● Material supplied:
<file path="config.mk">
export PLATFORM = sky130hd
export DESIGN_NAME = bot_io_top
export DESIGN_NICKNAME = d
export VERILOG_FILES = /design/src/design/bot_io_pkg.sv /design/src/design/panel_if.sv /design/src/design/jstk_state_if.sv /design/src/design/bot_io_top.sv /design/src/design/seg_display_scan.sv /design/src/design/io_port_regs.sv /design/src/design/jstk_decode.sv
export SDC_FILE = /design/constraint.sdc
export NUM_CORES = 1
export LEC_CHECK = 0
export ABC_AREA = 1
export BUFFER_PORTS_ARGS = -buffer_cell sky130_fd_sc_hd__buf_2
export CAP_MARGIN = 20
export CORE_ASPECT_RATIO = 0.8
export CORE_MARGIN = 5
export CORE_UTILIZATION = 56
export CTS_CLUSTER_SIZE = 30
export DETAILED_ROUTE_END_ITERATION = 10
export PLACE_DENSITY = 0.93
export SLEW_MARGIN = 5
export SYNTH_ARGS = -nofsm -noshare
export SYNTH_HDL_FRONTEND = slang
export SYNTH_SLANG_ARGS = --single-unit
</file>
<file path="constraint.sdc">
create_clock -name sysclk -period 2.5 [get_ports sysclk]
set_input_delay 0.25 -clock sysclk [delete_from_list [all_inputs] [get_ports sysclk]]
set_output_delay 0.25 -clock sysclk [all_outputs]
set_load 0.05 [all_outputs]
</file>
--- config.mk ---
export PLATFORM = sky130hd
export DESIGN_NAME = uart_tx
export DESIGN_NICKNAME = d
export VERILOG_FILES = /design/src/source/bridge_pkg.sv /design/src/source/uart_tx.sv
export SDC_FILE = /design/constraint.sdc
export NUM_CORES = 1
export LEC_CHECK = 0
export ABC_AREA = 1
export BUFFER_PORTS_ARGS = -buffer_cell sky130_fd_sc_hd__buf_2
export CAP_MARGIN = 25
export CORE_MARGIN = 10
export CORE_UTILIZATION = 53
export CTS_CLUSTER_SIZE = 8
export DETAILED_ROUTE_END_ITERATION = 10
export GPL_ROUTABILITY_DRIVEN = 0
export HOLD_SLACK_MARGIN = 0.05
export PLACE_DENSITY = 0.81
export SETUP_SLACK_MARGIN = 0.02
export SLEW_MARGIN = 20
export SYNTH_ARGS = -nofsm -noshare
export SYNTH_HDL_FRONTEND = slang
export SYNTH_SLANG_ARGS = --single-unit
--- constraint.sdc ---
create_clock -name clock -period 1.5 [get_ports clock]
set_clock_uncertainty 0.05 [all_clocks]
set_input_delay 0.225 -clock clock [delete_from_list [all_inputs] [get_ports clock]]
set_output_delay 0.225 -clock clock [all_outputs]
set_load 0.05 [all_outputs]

● Task details: The reply should consist solely of the lines above from the one that has "export PLACE_DENSITY = 0.81" through the one that has "create_clock -name clock", reproduced exactly.

● Response to this task:
export PLACE_DENSITY = 0.81
export SETUP_SLACK_MARGIN = 0.02
export SLEW_MARGIN = 20
export SYNTH_ARGS = -nofsm -noshare
export SYNTH_HDL_FRONTEND = slang
export SYNTH_SLANG_ARGS = --single-unit
--- constraint.sdc ---
create_clock -name clock -period 1.5 [get_ports clock]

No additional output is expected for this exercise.